→ PROBLEM TO WORK ON
Scan the records for the word "final". Copy each line that includes it.

→ STUDY MATERIAL
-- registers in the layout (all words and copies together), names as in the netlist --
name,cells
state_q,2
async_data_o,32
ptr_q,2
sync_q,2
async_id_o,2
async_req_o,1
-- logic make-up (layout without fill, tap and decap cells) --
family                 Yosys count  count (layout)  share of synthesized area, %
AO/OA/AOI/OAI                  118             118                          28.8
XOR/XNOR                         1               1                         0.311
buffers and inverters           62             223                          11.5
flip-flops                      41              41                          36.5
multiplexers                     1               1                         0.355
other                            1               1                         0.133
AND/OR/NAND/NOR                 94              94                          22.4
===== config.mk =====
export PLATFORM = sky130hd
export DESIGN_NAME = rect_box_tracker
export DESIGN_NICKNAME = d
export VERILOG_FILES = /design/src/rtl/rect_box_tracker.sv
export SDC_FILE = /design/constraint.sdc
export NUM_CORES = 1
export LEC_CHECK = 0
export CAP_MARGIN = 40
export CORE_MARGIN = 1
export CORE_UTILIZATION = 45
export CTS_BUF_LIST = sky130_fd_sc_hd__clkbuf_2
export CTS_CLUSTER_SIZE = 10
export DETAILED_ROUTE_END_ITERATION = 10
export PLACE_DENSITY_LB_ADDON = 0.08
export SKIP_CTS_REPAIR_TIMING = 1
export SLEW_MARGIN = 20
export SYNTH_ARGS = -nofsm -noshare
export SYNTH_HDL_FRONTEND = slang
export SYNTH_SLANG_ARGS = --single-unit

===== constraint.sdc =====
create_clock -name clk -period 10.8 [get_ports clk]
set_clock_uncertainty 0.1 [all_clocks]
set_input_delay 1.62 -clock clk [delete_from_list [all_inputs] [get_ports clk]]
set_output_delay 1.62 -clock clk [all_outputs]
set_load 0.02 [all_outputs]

==

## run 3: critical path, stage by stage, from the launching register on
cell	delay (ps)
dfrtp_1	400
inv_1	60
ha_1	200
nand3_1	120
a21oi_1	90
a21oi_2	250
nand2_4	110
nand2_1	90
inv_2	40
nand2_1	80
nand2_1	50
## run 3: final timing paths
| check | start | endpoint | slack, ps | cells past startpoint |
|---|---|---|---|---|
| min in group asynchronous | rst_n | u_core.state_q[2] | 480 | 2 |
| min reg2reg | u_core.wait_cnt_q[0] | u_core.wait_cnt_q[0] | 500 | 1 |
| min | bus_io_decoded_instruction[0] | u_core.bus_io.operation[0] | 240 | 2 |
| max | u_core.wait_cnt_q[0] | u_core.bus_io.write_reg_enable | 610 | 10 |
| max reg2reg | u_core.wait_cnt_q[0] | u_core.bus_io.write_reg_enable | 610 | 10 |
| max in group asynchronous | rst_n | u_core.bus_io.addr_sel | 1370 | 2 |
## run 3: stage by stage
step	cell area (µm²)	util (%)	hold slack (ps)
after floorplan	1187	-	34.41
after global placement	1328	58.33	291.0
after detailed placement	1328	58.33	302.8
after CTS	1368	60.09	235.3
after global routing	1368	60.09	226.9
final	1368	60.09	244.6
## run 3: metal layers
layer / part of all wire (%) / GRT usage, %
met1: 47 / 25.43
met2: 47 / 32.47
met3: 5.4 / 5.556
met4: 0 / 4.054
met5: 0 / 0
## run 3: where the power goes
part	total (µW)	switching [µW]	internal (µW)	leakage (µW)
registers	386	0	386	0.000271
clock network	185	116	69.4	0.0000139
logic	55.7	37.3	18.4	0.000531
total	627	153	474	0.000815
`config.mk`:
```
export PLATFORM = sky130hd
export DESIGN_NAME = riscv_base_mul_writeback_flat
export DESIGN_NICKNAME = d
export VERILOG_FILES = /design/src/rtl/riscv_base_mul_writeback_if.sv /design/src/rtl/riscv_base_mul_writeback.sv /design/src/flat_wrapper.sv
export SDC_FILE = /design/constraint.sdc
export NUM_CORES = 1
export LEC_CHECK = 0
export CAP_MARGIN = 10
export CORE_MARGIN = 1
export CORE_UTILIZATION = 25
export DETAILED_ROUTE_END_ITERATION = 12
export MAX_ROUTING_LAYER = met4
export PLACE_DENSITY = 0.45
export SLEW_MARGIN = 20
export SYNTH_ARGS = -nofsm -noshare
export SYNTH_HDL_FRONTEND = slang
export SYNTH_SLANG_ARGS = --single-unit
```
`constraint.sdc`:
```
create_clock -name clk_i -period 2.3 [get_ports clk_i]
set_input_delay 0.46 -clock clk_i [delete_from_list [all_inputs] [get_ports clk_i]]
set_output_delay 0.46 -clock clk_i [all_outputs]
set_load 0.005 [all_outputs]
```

→ EXERCISE OUTPUT
## run 3: final timing paths
final	1368	60.09	244.6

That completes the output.